$ cat config.mk
export PLATFORM = sky130hd
export DESIGN_NAME = mem_bus_arbiter_flat
export DESIGN_NICKNAME = d
export VERILOG_FILES = /design/src/rtl/mem_bus_arbiter_if.sv /design/src/rtl/mem_bus_arbiter.sv /design/src/flat_wrapper.sv
export SDC_FILE = /design/constraint.sdc
export NUM_CORES = 1
export LEC_CHECK = 0
export ABC_AREA = 1
export CORE_AREA = 2 2 87 89
export DETAILED_ROUTE_END_ITERATION = 12
export DIE_AREA = 0 0 89 91
export PLACE_DENSITY_LB_ADDON = 0.1
export SLEW_MARGIN = 20
export SYNTH_ARGS = -nofsm -noshare
export SYNTH_HDL_FRONTEND = slang
export SYNTH_SLANG_ARGS = --single-unit
$ cat constraint.sdc
create_clock -name clk -period 3.6 [get_ports clk]
set_input_delay 0.72 -clock clk [delete_from_list [all_inputs] [get_ports clk]]
set_output_delay 0.72 -clock clk [all_outputs]
set_load 0.03 [all_outputs]
$ cat src/rtl/mem_bus_arbiter_if.sv
// Bus bundle between the two requesting masters, the arbiter and the
// single-port synchronous memory.
//   m0_* : instruction fetch port (req/we/addr/wdata in, gnt/rvalid/rdata out)
//   m1_* : load/store port, same shape as m0_*
//   mem_*: memory side (we/addr/wdata towards memory, rdata back from memory)
// Modports:
//   slave  : arbiter view (consumes requests and mem_rdata, drives the rest)
//   master : requester/memory view, the mirror image of slave
interface mem_bus_arbiter_if #(
  parameter int ADDR_W = 8,
  parameter int DATA_W = 32
);
  logic              m0_req;
  logic              m0_we;
  logic [ADDR_W-1:0] m0_addr;
  logic [DATA_W-1:0] m0_wdata;
  logic              m0_gnt;
  logic              m0_rvalid;
  logic [DATA_W-1:0] m0_rdata;

  logic              m1_req;
  logic              m1_we;
  logic [ADDR_W-1:0] m1_addr;
  logic [DATA_W-1:0] m1_wdata;
  logic              m1_gnt;
  logic              m1_rvalid;
  logic [DATA_W-1:0] m1_rdata;

  logic              mem_we;
  logic [ADDR_W-1:0] mem_addr;
  logic [DATA_W-1:0] mem_wdata;
  logic [DATA_W-1:0] mem_rdata;

  modport slave (
    input  m0_req, m0_we, m0_addr, m0_wdata,
    output m0_gnt, m0_rvalid, m0_rdata,
    input  m1_req, m1_we, m1_addr, m1_wdata,
    output m1_gnt, m1_rvalid, m1_rdata,
    output mem_we, mem_addr, mem_wdata,
    input  mem_rdata
  );

  modport master (
    output m0_req, m0_we, m0_addr, m0_wdata,
    input  m0_gnt, m0_rvalid, m0_rdata,
    output m1_req, m1_we, m1_addr, m1_wdata,
    input  m1_gnt, m1_rvalid, m1_rdata,
    input  mem_we, mem_addr, mem_wdata,
    output mem_rdata
  );
endinterface

$ cat src/rtl/mem_bus_arbiter.sv
// Two-master arbiter in front of a single-port synchronous memory.
// One access per cycle: the winner is granted combinationally, drives the
// memory, and (for reads) gets the memory data back exactly one cycle later.
// Contention is resolved round-robin: after every grant the loser is
// favoured next time.
// Ports:
//   clk : system clock, rising edge
//   rst : asynchronous, active-high reset
//   bus : mem_bus_arbiter_if.slave (m0_*, m1_* master ports, mem_* memory port)
// Build option:
//   ARB_FIXED_PRIO_EN : master 0 always wins contention; no priority pointer
//                       is kept and master 1 may starve.
module mem_bus_arbiter #(
  parameter int ADDR_W = 8,
  parameter int DATA_W = 32
) (
  input  logic           clk,
  input  logic           rst,
  mem_bus_arbiter_if.slave bus
);

  logic              any_req;
  logic              gnt_valid;
  logic              win;        // 0 = master 0, 1 = master 1
  logic              sel_we;
  logic [ADDR_W-1:0] sel_addr;
  logic [DATA_W-1:0] sel_wdata;
  logic              rd_grant;

  logic              rd_pend;
  logic              rd_owner;

`ifndef ARB_FIXED_PRIO_EN
  logic              prio_ptr;
`endif

  // Winner selection
  always_comb begin
    any_req = bus.m0_req | bus.m1_req;
`ifdef ARB_FIXED_PRIO_EN
    win     = bus.m1_req & ~bus.m0_req;
`else
    if (bus.m0_req && bus.m1_req) begin
      win = prio_ptr;
    end else begin
      win = bus.m1_req;
    end
`endif
    // No grant is issued while reset is held, even with requests present.
    gnt_valid = any_req & ~rst;
  end

  // Memory drive from the winner; all-zero when nothing is granted
  always_comb begin
    sel_we    = 1'b0;
    sel_addr  = '0;
    sel_wdata = '0;
    if (gnt_valid) begin
      if (win) begin
        sel_we    = bus.m1_we;
        sel_addr  = bus.m1_addr;
        sel_wdata = bus.m1_wdata;
      end else begin
        sel_we    = bus.m0_we;
        sel_addr  = bus.m0_addr;
        sel_wdata = bus.m0_wdata;
      end
    end
    rd_grant = gnt_valid & ~sel_we;
  end

  assign bus.m0_gnt    = gnt_valid & ~win;
  assign bus.m1_gnt    = gnt_valid &  win;
  assign bus.mem_we    = sel_we;
  assign bus.mem_addr  = sel_addr;
  assign bus.mem_wdata = sel_wdata;

`ifndef ARB_FIXED_PRIO_EN
  // Favour the loser of the most recent grant
  always_ff @(posedge clk or posedge rst) begin
    if (rst) begin
      prio_ptr <= 1'b0;
    end else if (gnt_valid) begin
      prio_ptr <= ~win;
    end
  end
`endif

  // Read tracking: memory data arrives one cycle after the address, so the
  // owner of the granted read is remembered for exactly one cycle.
  always_ff @(posedge clk or posedge rst) begin
    if (rst) begin
      rd_pend  <= 1'b0;
      rd_owner <= 1'b0;
    end else begin
      rd_pend <= rd_grant;
      if (rd_grant) begin
        rd_owner <= win;
      end
    end
  end

  assign bus.m0_rvalid = rd_pend & ~rd_owner;
  assign bus.m1_rvalid = rd_pend &  rd_owner;
  assign bus.m0_rdata  = bus.m0_rvalid ? bus.mem_rdata : '0;
  assign bus.m1_rdata  = bus.m1_rvalid ? bus.mem_rdata : '0;

endmodule

$ cat src/flat_wrapper.sv
// flat-port wrapper written by rule: the top's interface ports become plain ports
module mem_bus_arbiter_flat 
#(
  parameter int ADDR_W = 8,
  parameter int DATA_W = 32
)
  (clk, rst, bus_m0_req, bus_m0_we, bus_m0_addr, bus_m0_wdata, bus_m0_gnt, bus_m0_rvalid, bus_m0_rdata, bus_m1_req, bus_m1_we, bus_m1_addr, bus_m1_wdata, bus_m1_gnt, bus_m1_rvalid, bus_m1_rdata, bus_mem_we, bus_mem_addr, bus_mem_wdata, bus_mem_rdata);
  mem_bus_arbiter_if #(.ADDR_W(ADDR_W), .DATA_W(DATA_W)) bus_i ();
  input  logic clk;
  input  logic rst;
  input wire logic [$bits(bus_i.m0_req)-1:0] bus_m0_req;
  input wire logic [$bits(bus_i.m0_we)-1:0] bus_m0_we;
  input wire logic [$bits(bus_i.m0_addr)-1:0] bus_m0_addr;
  input wire logic [$bits(bus_i.m0_wdata)-1:0] bus_m0_wdata;
  output wire logic [$bits(bus_i.m0_gnt)-1:0] bus_m0_gnt;
  output wire logic [$bits(bus_i.m0_rvalid)-1:0] bus_m0_rvalid;
  output wire logic [$bits(bus_i.m0_rdata)-1:0] bus_m0_rdata;
  input wire logic [$bits(bus_i.m1_req)-1:0] bus_m1_req;
  input wire logic [$bits(bus_i.m1_we)-1:0] bus_m1_we;
  input wire logic [$bits(bus_i.m1_addr)-1:0] bus_m1_addr;
  input wire logic [$bits(bus_i.m1_wdata)-1:0] bus_m1_wdata;
  output wire logic [$bits(bus_i.m1_gnt)-1:0] bus_m1_gnt;
  output wire logic [$bits(bus_i.m1_rvalid)-1:0] bus_m1_rvalid;
  output wire logic [$bits(bus_i.m1_rdata)-1:0] bus_m1_rdata;
  output wire logic [$bits(bus_i.mem_we)-1:0] bus_mem_we;
  output wire logic [$bits(bus_i.mem_addr)-1:0] bus_mem_addr;
  output wire logic [$bits(bus_i.mem_wdata)-1:0] bus_mem_wdata;
  input wire logic [$bits(bus_i.mem_rdata)-1:0] bus_mem_rdata;
  assign bus_i.m0_req = bus_m0_req;
  assign bus_i.m0_we = bus_m0_we;
  assign bus_i.m0_addr = bus_m0_addr;
  assign bus_i.m0_wdata = bus_m0_wdata;
  assign bus_m0_gnt = bus_i.m0_gnt;
  assign bus_m0_rvalid = bus_i.m0_rvalid;
  assign bus_m0_rdata = bus_i.m0_rdata;
  assign bus_i.m1_req = bus_m1_req;
  assign bus_i.m1_we = bus_m1_we;
  assign bus_i.m1_addr = bus_m1_addr;
  assign bus_i.m1_wdata = bus_m1_wdata;
  assign bus_m1_gnt = bus_i.m1_gnt;
  assign bus_m1_rvalid = bus_i.m1_rvalid;
  assign bus_m1_rdata = bus_i.m1_rdata;
  assign bus_mem_we = bus_i.mem_we;
  assign bus_mem_addr = bus_i.mem_addr;
  assign bus_mem_wdata = bus_i.mem_wdata;
  assign bus_i.mem_rdata = bus_mem_rdata;
  mem_bus_arbiter #(.ADDR_W(ADDR_W), .DATA_W(DATA_W)) u_core (.clk(clk), .rst(rst), .bus(bus_i));
endmodule
==> results of run 1 <==
-- worst max-delay path: stages --
cell             delay (ns)
clkdlybuf4s50_1        0.48
nand2_1                0.07
nand2_1                0.18
nand2_2                0.09
inv_2                  0.07
buf_12                 0.19
nand2_1                0.07
nand2_1                0.06
clkdlybuf4s50_1        0.69
-- synthesized netlist by cell type (all sizes together) --
cell type / n
a21oi: 1
buf: 11
clkbuf: 3
dfrtp: 3
inv: 40
nand2: 128
nand3: 2
nor2: 69
o21ai: 1
-- cells by family after synthesis --
kind of cell / synth area share (%)
compound gates: 0.910
buf+inv: 22.9
flops: 6.83
simple gates: 69.4
-- cells in the final DEF, fill, tap and decap left out --
cell             netlist  layout
nand2_2                1       1
nand2_1              127     127
inv_1                 39      39
clkdlybuf4s50_1        0     223
nor2_2                 1       1
a21oi_1                1       1
nor2_4                 1       1
nor2_1                67      67
clkbuf_1               3       1
nand3_1                2       2
inv_2                  1       1
dfrtp_1                3       3
o21ai_0                1       1
clkbuf_8               0       3
buf_12                 0       4
buf_4                  4       2
-- power by group through the flow --
stage	registers [mW]	logic [mW]	clock network, mW
2_1_floorplan	0.0402	0.244	0
3_3_place_gp	0.0406	0.523	0
3_5_place_dp	0.0408	0.524	0
4_1_cts	0.0404	0.526	0.103
5_1_grt	0.0412	0.556	0.105
6_report	0.0403	0.520	0.100
-- cell type report --
cell class | instances | area share (%)
inverter | 40 | 4.30
timing repair buffer | 229 | 66.6
multi-input combinational | 201 | 22.1
tap | 99 | 3.55
clock buffer | 4 | 1.29
sequential | 3 | 2.15
-- flip-flops by register name, summed over array words and instances, names as in the netlist --
name	cells
u_core.prio_ptr	1
u_core.rd_owner	1
u_core.rd_pend	1
-- layer usage --
metal  global-route usage [%]  wire length (microns)
met4                     5.10                    139
met5                        0                      0
met3                     4.73                    889
met1                     12.8                   2030
met2                     29.5                   3280
-- worst max path at each step --
stage,startpoint,to,slack (ns)
6_report,bus_m0_req,bus_mem_wdata[28],0.23
5_1_grt,bus_m1_req,bus_mem_wdata[0],0.11
4_1_cts,bus_m0_req,bus_mem_addr[4],0.22
3_5_place_dp,bus_m0_req,bus_mem_addr[4],0.23
3_3_place_gp,bus_m1_req,bus_mem_addr[4],0.24
2_1_floorplan,u_core.rd_owner,bus_m0_rdata[0],1.27
-- stage by stage --
step                cell area (sq um)  std cells  hold slack [ns]
finish                           3490        576            0.498
global route                     3490        576            0.571
CTS                              3490        576            0.507
detailed placement               3450        572            0.497
global placement                 3450        572            0.486
floorplan                        1100        258            0.464
==> impl_metrics.py, run 1 <==
metrics = {
    "floorplanning": {
        "dieArea_sq_um": 8100,
        "io_pins": 227,
        "num_rows": 31,
        "dieWidth_microns": 89,
        "design.core.area_sq_um": 7140,
        "die-height_microns": 91,
        "start_util_pct": 15.4,
    },
    "sta": {
        "max_freq_mhz": 297,
        "final_hold_viol_count": 0,
        "setup_viol": 0,
        "layout_min_cycle_time_ns": 3.37,
        "setup-tns-final_ns": 0,
        "max_slew_margin_pct": 37.1,
        "finClkSkew_ns": 0.00336,
        "worst_slack_ns": 0.232,
        "worst_pin_slew_ns": 0.943,
        "finalCritPeriodShare_pct": 93.6,
        "final_max_slew_viol_count": 0,
        "rsz0062_at_grt": "no",
    },
    "hold_path": {
        "holdCritPathClass": "register to register",
        "min_from": "u_core.rd_owner",
        "hold_depth": 2,
        "min_to": "u_core.rd_owner",
    },
    "detailed_routing": {
        "first_pass_iters": 4,
        "routed_via_density": 3.86,
        "routedWlPerCell_microns": 11.0,
        "antenna_left": 0,
        "wl_mm": 6.35,
        "vias": 2221,
        "drt_iter0_markers": 41,
        "post-route-drc-count": 0,
    },
    "power_and_ir_drop": {
        "clkPwrFrac_pct": 15.2,
        "total_power_uw": 661,
        "sw_frac_of_total_pct": 43.9,
        "peakVddDrop_mv": 0.0730,
        "p_int_uw": 371,
        "p_per_area_nw_per_um2": 189,
        "p_leak_nw": 1.66,
        "p_switching_uw": 290,
        "combPwrFrac_pct": 78.7,
        "power_frac_seq_pct": 6.1,
    },
    "clocking": {
        "cts_root_buf": "clkbuf_8",
        "cts-buffers-inserted": 3,
        "cts_tree": "built",
        "clk_latency_ns": 0.22,
        "clockBufferDepth": 2,
        "post_cts_buffers": 0,
        "cts_hold_buffers": 0,
        "cts_resized": 0,
        "clock_sinks": 3,
        "htreeDepth": 1,
        "cts.clk_slew.worst_paths_ns": 0.03,
    },
    "placed_design": {
        "place_congestion": 0.794,
        "dp_hpwl_mm": 5.39,
        "port_buffers": 226,
        "place_worst_setup_slack_ns": 0.227,
    },
    "synthesis": {
        "synth_area_leader_cell": "nand2_1",
        "synth_cell_type_count": 15,
        "synth-seq-area-share_pct": 6.83,
        "synth_seq_cells": 3,
        "ys_top_cells_by_area": "nand2_1 (43%), nor2_1 (23%), inv_1 (13%), dfrtp_1 (6.8%), buf_6 (4.1%)",
        "synthCells": 258,
        "syn-cell-area_sq_um": 1100,
        "synth.top_cell.area_share_pct": 43.4,
        "yosysWarnings": 0,
        "syn_avg_cell_area_sq_um": 4.26,
        "synth_nets": 376,
    },
    "final_layout": {
        "diodes": 0,
        "multi_input_comb_area_sq_um": 772,
        "final_core_util_pct": 48.9,
        "layout.nets": 596,
        "fill_cells": 731,
        "layout-drive-gt1-share_pct": 2.73,
        "syn2layout_area_growth_pct": 218,
        "seqCellArea_sq_um": 75.1,
    },
    "critical_path": {
        "crit_path_start_kind": "input pin",
        "cp.required_ns": 2.88,
        "crit_type": "input pin to primary output",
        "endpoint_kind": "primary output",
        "cp_max_fo": 41,
        "ff2ff_path_depth": 7,
        "arrival_ns": 2.65,
        "rr_endpoint": "u_core.rd_owner",
        "r2r_start": "u_core.prio_ptr",
        "worst-r2r-setup-slack_ns": 2.57,
    },
    "grt": {
        "globalRouteTotalUtil_pct": 14.6,
        "grt_pass1_wl_mm": 9.49,
        "first_global_vias": 2097,
        "grt-ovfl-total": 0,
        "grt_max_degree": 42,
        "antenna_found_initial": 0,
    },
    "outcome": {
        "status": "finished, final reports clean",
    },
    "job": {
        "max_cap_viol_count": 0,
    },
}
(Power assumes the default switching activity.)
==> run 2, diff against run 1 <==
- REMOVE_ABC_BUFFERS: unset -> 1
==> run 2 against run 1 <==
Compared with the run above: register-to-register slack improved by 0.02 ns; sequential share of layout area barely moved; clock power fell by 4%; flip-flop and latch count did not move; final cell count rose by 0.52%; sequential power barely moved; largest power group unchanged; die area did not move; fmax rose by 0.87%; critical endpoint unchanged; power fell by 0.17%; clock skew fell by 0.0030 ns; setup slack improved by 0.029 ns.
==> impl_metrics.py, run 2 (synthesized netlist as in run 1, its figures left out) <==
metrics = {
    "detailed_routing": {
        "drt_iter0_markers": 28,
        "routed_via_density": 3.86,
        "routedWlPerCell_microns": 11.2,
        "post-route-drc-count": 0,
        "first_pass_iters": 4,
        "wl_mm": 6.49,
        "vias": 2237,
        "antenna_left": 0,
    },
    "floorplanning": {
        "start_util_pct": 15.4,
        "dieArea_sq_um": 8100,
        "io_pins": 227,
        "dieWidth_microns": 89,
        "design.core.area_sq_um": 7140,
        "die-height_microns": 91,
        "num_rows": 31,
    },
    "final_layout": {
        "largestRegisters": "u_core.prio_ptr x1, u_core.rd_owner x1, u_core.rd_pend x1",
        "layout-drive-gt1-share_pct": 6.88,
        "diodes": 0,
        "fill_cells": 765,
        "mostFrequentLayoutCells": "clkdlybuf4s50_1 (206), nand2_1 (127), nor2_1 (67), inv_1 (39), buf_4 (20)",
        "layout_commonest_cell": "clkdlybuf4s50_1",
        "syn2layout_area_growth_pct": 218,
        "layout.nets": 599,
    },
    "sta": {
        "final_hold_viol_count": 0,
        "finClkSkew_ns": 0.000323,
        "worst_pin_slew_ns": 0.339,
        "max_freq_mhz": 299,
        "finalCritPeriodShare_pct": 92.8,
        "setup-tns-final_ns": 0,
        "final_max_slew_viol_count": 0,
        "max_slew_margin_pct": 77.4,
        "rsz0062_at_grt": "no",
        "layout_min_cycle_time_ns": 3.34,
        "setup_viol": 0,
    },
    "hold_path": {
        "holdCritPathClass": "register to register",
        "min_from": "u_core.rd_owner",
    },
    "grt": {
        "use_met1_pct": 13.4,
        "grt_most_used_layer": "met2",
        "grt-ovfl-total": 0,
        "met2_usage_pct": 29.6,
        "globalRouteTotalUtil_pct": 14.2,
        "grt_max_degree": 40,
        "first_global_vias": 2004,
        "antenna_found_initial": 0,
        "grtUsageMet3_pct": 3.27,
        "grt_pass1_wl_mm": 9.19,
    },
    "power_and_ir_drop": {
        "p_int_uw": 372,
        "p_switching_uw": 288,
        "power_frac_seq_pct": 6.1,
        "peakVddDrop_mv": 0.0863,
        "total_power_uw": 660,
        "sw_frac_of_total_pct": 43.6,
        "p_per_area_nw_per_um2": 189,
        "combPwrFrac_pct": 79.3,
        "p_leak_nw": 1.70,
        "clkPwrFrac_pct": 14.6,
    },
    "critical_path": {
        "cp_num_buf_inv": 4,
        "cp.required_ns": 2.88,
        "r2r_start": "u_core.prio_ptr",
        "cp_max_fo": 12,
        "critPathMaxStageDelay_ns": 0.67,
        "cp-startpoint": "bus_m1_req",
        "crit_type": "input pin to primary output",
        "arrival_ns": 2.62,
        "crit_path_start_kind": "input pin",
        "path_cells": "clkdlybuf4s50_1 -> nor2_1 -> nor2_2 -> nand2_2 -> inv_2 -> buf_4 -> nand2_1 -> nand2_1 -> clkdlybuf4s50_1",
        "cp_top_family": "buffers and inverters",
        "crit_slowest_cell": "clkdlybuf4s50_1",
        "worst-r2r-setup-slack_ns": 2.59,
        "endpoint_kind": "primary output",
    },
    "placed_design": {
        "port_buffers": 226,
        "dp_hpwl_mm": 5.68,
        "place_congestion": 0.816,
    },
    "clocking": {
        "htreeDepth": 1,
        "clk_latency_ns": 0.21,
        "cts_hold_buffers": 0,
        "cts_tree": "built",
        "post_cts_buffers": 0,
        "cts-buffers-inserted": 3,
        "cts_root_buf": "clkbuf_8",
        "cts_resized": 0,
        "clockBufferDepth": 2,
        "clock_sinks": 3,
        "cts.clk_slew.worst_paths_ns": 0.03,
    },
    "outcome": {
        "status": "finished, final reports clean",
    },
    "job": {
        "max_cap_viol_count": 0,
    },
}
==> run 2: path summary, 6_finish.rpt <==
path                                          end  cells past startpoint
max in group asynchronous         u_core.rd_owner                      2
worst max-delay path            bus_mem_wdata[28]                      9
worst min-delay path              u_core.rd_owner                      2
min in group asynchronous         u_core.prio_ptr                      2
worst min register to register    u_core.rd_owner                      2
worst max register to register    u_core.rd_owner                      7
==> run 2: layout make-up <==
cell class              instances  area [sq um]  area share (%)
clock buffers                   4          45.0            1.29
flip-flops and latches          3          75.1            2.15
repair buffers                232          2330            66.7
multi-input cells             201           772            22.1
well taps                      99           124            3.54
inverters                      40           150            4.29
==> run 2: power by group through the flow <==
stage | combinational (mW) | clock [mW] | sequential [mW]
global placement | 0.527 | 0 | 0.0407
global route | 0.557 | 0.103 | 0.0411
finish | 0.523 | 0.0961 | 0.0405
CTS | 0.530 | 0.0985 | 0.0405
detailed placement | 0.529 | 0 | 0.0408
floorplan | 0.230 | 0 | 0.0402
==> run 2: worst reg2reg max path, cell delays in order (launching register included) <==
cell     delay, ns
dfrtp_1       0.35
inv_1         0.07
nand2_1       0.06
nand2_1       0.17
nand2_1       0.11
nand3_1       0.10
nand2_1       0.05
nand2_1       0.05
==> run 2: stage by stage <==
| stage | hold WS, ns | area (sq um) | setup WS (ns) | util (%) | instances |
|---|---|---|---|---|---|
| final | 0.507 | 3500 | 0.261 | 49.0 | 579 |
| after floorplan | 0.464 | 997 | 1.02 | - | 244 |
| after global routing | 0.544 | 3500 | 0.163 | 49.0 | 579 |
| after detailed placement | 0.503 | 3450 | 0.256 | 48.4 | 575 |
| after CTS | 0.512 | 3500 | 0.251 | 49.0 | 579 |
| after global placement | 0.491 | 3450 | 0.301 | 48.4 | 575 |
==> run 2: routing by layer <==
metal / part of all wire, % / routed length [microns]
met1: 35 / 2270
met2: 54 / 3480
met3: 11 / 712
met4: 0.48 / 31
met5: 0 / 0
==> run 3, diff against run 2 <==
- GPL_TIMING_DRIVEN: unset -> 0
==> run 3 against run 2 <==
Compared with the run above: clock skew is essentially flat; sequential share of layout area is essentially flat; design area shrank 0.79%; largest cell class unchanged; utilization shrank 0.39 points; final cell count shrank 0.52%; combinational power shrank 2%; largest power group unchanged; critical path type unchanged.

> [Exercise aim]:
Only one thing is wanted in reply: the number of lines in the entries that hold the string "flow".

> [Answer box]:
2